(Problem statement): Repeat exactly, and only, the lines of the entries below from the one with "setup endpoints to repair,128,282" through the one with "buf+inv: 3 / 1.27", both ends included.

======== Exercise data ========

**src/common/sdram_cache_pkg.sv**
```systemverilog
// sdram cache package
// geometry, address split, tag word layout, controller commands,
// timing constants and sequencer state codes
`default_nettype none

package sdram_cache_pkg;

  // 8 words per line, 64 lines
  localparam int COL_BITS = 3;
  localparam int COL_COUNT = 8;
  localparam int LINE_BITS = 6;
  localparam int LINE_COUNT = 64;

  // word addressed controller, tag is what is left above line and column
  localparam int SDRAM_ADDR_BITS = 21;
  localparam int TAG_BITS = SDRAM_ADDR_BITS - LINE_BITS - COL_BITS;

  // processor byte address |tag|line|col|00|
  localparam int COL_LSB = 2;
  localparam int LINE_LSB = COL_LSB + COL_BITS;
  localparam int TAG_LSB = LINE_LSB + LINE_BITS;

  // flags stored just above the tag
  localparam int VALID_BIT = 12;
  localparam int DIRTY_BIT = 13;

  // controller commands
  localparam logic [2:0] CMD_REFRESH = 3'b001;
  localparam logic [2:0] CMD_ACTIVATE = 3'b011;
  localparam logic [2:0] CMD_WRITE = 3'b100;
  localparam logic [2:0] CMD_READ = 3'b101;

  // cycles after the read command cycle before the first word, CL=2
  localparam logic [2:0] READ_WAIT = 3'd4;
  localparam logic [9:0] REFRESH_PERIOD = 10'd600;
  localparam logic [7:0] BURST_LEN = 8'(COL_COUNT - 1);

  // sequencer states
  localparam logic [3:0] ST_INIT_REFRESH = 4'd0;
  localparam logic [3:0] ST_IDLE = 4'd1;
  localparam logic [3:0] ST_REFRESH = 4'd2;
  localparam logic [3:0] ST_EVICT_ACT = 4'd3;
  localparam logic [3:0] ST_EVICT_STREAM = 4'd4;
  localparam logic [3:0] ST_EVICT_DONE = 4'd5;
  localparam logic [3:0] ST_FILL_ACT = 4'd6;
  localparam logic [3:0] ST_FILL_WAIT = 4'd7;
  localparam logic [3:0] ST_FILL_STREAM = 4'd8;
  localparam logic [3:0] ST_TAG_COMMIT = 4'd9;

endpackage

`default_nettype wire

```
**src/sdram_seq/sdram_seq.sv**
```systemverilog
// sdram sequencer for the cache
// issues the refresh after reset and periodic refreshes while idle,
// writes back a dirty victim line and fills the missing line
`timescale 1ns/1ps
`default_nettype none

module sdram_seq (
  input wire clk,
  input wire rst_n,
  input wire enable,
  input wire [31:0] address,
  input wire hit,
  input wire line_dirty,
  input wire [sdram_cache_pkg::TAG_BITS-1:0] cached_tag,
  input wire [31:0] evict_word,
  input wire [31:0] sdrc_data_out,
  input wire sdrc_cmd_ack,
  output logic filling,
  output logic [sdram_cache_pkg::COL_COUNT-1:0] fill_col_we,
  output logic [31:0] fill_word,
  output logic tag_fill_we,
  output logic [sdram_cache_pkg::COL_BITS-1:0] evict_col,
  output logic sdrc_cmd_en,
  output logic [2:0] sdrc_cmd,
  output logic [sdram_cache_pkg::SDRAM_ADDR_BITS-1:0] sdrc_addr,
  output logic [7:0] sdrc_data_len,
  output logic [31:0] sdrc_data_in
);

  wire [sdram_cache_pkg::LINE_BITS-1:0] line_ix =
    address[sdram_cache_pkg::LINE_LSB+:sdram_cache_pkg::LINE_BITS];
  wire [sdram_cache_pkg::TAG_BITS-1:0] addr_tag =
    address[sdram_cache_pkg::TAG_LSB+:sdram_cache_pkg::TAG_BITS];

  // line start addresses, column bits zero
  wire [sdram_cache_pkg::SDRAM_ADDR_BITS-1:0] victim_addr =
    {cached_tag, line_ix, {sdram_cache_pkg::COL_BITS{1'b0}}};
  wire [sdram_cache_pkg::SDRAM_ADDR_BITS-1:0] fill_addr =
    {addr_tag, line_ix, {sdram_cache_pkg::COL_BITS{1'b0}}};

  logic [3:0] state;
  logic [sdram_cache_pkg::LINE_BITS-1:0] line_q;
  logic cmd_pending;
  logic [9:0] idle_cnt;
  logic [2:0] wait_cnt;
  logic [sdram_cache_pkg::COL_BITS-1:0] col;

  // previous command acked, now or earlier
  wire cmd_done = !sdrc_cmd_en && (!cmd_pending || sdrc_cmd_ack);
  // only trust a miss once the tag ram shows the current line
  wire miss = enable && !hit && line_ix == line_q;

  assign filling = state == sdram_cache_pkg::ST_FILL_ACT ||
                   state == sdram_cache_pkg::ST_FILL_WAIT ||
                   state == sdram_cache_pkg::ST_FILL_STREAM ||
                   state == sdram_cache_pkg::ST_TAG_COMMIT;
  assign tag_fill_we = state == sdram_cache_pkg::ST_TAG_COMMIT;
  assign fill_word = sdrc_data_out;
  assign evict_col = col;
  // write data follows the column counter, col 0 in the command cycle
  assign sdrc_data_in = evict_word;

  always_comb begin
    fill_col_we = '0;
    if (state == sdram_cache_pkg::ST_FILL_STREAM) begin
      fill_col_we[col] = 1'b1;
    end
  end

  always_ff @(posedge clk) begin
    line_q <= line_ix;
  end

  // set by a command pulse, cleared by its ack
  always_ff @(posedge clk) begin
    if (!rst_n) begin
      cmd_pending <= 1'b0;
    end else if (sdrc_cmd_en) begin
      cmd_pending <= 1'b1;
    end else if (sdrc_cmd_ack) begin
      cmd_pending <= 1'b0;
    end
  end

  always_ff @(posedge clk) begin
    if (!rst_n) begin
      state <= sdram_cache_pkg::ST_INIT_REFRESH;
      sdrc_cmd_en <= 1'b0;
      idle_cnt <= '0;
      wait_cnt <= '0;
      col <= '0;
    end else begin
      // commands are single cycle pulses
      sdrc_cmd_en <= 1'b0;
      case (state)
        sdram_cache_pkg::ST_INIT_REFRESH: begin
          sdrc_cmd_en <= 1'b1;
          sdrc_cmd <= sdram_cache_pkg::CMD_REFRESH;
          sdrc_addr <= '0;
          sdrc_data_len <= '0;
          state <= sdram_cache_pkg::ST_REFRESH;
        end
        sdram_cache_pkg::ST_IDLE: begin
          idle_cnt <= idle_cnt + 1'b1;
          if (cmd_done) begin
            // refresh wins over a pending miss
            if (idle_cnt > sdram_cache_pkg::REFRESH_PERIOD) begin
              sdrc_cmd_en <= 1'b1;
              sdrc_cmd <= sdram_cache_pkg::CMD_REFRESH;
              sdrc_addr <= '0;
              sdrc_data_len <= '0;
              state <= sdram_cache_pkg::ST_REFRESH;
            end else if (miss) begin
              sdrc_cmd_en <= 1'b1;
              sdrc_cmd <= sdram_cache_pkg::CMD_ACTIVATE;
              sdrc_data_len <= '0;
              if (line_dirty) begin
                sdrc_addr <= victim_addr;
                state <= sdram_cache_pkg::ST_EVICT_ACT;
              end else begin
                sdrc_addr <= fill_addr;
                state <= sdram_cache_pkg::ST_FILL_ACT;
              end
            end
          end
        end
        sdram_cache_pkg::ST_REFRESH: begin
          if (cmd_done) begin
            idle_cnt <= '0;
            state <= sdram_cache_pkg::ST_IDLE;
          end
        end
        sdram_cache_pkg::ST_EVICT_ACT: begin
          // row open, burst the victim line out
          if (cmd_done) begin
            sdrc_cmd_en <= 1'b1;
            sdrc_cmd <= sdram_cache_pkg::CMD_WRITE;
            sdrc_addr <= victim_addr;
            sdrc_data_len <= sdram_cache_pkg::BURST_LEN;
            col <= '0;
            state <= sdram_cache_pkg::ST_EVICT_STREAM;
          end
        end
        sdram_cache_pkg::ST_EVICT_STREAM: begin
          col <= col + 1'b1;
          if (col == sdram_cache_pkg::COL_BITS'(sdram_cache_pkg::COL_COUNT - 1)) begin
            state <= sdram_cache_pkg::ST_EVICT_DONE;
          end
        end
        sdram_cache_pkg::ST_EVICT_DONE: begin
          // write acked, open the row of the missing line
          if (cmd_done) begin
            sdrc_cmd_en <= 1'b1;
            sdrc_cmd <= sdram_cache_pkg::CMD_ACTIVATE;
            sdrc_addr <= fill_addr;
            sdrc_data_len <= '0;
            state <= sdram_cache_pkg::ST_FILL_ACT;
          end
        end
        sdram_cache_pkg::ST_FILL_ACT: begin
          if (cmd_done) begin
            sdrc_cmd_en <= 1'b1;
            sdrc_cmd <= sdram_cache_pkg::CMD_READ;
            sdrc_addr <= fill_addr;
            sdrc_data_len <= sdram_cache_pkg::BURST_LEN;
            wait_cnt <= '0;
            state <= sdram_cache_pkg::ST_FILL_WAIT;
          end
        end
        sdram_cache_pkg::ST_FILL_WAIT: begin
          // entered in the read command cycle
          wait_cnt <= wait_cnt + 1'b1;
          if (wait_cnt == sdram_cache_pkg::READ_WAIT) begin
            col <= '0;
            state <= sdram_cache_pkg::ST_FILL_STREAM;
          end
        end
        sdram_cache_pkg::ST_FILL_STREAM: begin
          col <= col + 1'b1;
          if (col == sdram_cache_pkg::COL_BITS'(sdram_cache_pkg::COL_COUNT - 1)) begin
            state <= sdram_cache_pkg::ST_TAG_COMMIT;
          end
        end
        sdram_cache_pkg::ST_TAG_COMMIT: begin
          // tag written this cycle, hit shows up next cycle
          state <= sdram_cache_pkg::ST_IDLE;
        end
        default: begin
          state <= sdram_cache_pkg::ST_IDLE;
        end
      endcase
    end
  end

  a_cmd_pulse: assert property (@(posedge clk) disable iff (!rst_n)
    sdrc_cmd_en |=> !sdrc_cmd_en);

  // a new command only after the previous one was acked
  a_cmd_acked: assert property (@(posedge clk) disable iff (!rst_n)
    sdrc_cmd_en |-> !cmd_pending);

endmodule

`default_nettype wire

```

========
======== Exercise data ========

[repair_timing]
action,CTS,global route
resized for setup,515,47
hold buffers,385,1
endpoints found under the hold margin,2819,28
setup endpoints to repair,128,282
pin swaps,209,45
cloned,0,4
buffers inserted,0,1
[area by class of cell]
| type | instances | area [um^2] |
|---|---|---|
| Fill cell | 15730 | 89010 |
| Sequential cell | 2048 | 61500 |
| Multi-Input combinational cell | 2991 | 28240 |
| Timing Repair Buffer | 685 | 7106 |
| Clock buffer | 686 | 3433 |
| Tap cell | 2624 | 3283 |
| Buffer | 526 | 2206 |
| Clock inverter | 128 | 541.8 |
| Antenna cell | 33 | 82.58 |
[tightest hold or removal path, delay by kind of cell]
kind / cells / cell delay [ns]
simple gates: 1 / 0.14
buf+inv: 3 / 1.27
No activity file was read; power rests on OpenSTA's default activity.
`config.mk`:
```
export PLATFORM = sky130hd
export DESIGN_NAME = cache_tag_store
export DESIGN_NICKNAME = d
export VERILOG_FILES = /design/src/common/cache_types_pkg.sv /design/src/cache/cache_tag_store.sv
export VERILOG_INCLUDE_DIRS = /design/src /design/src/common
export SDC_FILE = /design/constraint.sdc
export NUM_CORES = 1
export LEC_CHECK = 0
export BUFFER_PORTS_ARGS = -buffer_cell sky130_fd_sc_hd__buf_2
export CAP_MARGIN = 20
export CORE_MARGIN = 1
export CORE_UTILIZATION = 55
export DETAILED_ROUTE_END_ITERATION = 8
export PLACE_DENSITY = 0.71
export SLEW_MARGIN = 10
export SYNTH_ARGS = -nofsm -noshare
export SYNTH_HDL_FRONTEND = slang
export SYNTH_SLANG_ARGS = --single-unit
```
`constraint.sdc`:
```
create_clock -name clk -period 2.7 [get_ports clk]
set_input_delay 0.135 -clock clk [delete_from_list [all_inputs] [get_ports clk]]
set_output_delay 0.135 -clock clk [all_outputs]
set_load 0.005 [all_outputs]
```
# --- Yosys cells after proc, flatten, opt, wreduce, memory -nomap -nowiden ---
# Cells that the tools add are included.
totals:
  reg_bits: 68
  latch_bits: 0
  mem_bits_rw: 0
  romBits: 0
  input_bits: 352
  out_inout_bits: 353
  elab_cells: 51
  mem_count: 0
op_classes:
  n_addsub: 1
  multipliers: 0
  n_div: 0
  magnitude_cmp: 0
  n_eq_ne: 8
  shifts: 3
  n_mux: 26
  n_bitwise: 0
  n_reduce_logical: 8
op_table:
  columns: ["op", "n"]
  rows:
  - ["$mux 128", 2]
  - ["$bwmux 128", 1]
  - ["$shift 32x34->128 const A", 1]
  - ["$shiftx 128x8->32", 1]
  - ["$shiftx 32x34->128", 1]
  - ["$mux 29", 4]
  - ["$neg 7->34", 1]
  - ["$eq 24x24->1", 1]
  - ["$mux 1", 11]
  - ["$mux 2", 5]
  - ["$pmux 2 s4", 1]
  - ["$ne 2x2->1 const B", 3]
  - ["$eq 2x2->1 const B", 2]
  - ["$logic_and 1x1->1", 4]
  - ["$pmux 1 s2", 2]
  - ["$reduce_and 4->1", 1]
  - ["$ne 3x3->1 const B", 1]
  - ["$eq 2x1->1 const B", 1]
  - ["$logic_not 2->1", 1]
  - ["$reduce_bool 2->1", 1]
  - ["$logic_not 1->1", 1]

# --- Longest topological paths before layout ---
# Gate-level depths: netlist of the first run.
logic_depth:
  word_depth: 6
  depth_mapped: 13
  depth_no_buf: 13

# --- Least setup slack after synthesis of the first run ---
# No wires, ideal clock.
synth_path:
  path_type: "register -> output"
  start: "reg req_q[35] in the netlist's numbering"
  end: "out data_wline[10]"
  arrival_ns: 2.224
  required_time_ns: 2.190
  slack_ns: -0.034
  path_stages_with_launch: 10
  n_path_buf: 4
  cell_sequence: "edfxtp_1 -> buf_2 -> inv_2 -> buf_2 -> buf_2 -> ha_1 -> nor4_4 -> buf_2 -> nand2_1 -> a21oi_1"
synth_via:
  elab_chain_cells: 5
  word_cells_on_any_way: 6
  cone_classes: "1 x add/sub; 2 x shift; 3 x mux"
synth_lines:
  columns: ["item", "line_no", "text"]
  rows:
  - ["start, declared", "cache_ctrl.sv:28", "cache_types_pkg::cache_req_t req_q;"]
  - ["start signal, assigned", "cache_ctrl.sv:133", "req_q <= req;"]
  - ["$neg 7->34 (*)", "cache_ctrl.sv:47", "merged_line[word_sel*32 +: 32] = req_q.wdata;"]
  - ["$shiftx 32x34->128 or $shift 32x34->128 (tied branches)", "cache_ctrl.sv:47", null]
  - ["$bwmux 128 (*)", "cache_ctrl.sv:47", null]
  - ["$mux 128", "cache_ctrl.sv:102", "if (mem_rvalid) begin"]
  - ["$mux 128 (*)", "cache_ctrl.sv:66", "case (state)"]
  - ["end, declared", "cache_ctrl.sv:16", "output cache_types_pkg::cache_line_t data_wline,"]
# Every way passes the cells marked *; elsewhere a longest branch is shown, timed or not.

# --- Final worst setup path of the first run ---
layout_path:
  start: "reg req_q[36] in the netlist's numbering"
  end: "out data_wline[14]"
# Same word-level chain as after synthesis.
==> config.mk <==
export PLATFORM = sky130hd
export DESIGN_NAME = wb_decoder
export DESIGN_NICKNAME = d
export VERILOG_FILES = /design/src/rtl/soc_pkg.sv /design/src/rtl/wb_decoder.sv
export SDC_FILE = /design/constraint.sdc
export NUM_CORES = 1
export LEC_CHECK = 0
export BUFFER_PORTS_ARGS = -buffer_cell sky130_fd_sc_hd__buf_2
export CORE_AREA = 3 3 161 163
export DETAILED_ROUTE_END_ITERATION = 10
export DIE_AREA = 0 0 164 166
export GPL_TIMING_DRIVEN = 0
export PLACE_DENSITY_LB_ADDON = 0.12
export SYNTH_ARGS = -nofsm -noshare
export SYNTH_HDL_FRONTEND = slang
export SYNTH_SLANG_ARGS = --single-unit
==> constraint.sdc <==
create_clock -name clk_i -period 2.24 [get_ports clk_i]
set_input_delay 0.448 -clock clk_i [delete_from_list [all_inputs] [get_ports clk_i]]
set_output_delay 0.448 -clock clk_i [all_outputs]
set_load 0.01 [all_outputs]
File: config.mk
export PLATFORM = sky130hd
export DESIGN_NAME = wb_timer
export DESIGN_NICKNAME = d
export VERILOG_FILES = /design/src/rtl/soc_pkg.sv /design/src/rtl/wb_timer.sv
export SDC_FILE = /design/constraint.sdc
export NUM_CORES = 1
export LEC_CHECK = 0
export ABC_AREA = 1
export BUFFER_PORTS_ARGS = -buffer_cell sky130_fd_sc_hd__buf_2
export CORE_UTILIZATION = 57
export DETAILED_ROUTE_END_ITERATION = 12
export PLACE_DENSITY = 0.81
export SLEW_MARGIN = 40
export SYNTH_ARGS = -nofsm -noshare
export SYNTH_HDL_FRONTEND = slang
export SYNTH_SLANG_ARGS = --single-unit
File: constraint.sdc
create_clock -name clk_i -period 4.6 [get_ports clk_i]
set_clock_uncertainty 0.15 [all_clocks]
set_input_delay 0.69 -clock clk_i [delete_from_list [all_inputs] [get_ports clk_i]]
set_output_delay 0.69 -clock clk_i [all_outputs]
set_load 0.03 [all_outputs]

========
======== Exercise data ========

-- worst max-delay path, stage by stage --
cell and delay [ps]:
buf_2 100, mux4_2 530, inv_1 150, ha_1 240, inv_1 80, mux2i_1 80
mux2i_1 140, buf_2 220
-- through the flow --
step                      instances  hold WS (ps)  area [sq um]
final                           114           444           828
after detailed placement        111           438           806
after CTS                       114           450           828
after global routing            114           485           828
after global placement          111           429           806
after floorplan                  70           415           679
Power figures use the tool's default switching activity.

========

(Completed task):
setup endpoints to repair,128,282
pin swaps,209,45
cloned,0,4
buffers inserted,0,1
[area by class of cell]
| type | instances | area [um^2] |
|---|---|---|
| Fill cell | 15730 | 89010 |
| Sequential cell | 2048 | 61500 |
| Multi-Input combinational cell | 2991 | 28240 |
| Timing Repair Buffer | 685 | 7106 |
| Clock buffer | 686 | 3433 |
| Tap cell | 2624 | 3283 |
| Buffer | 526 | 2206 |
| Clock inverter | 128 | 541.8 |
| Antenna cell | 33 | 82.58 |
[tightest hold or removal path, delay by kind of cell]
kind / cells / cell delay [ns]
simple gates: 1 / 0.14
buf+inv: 3 / 1.27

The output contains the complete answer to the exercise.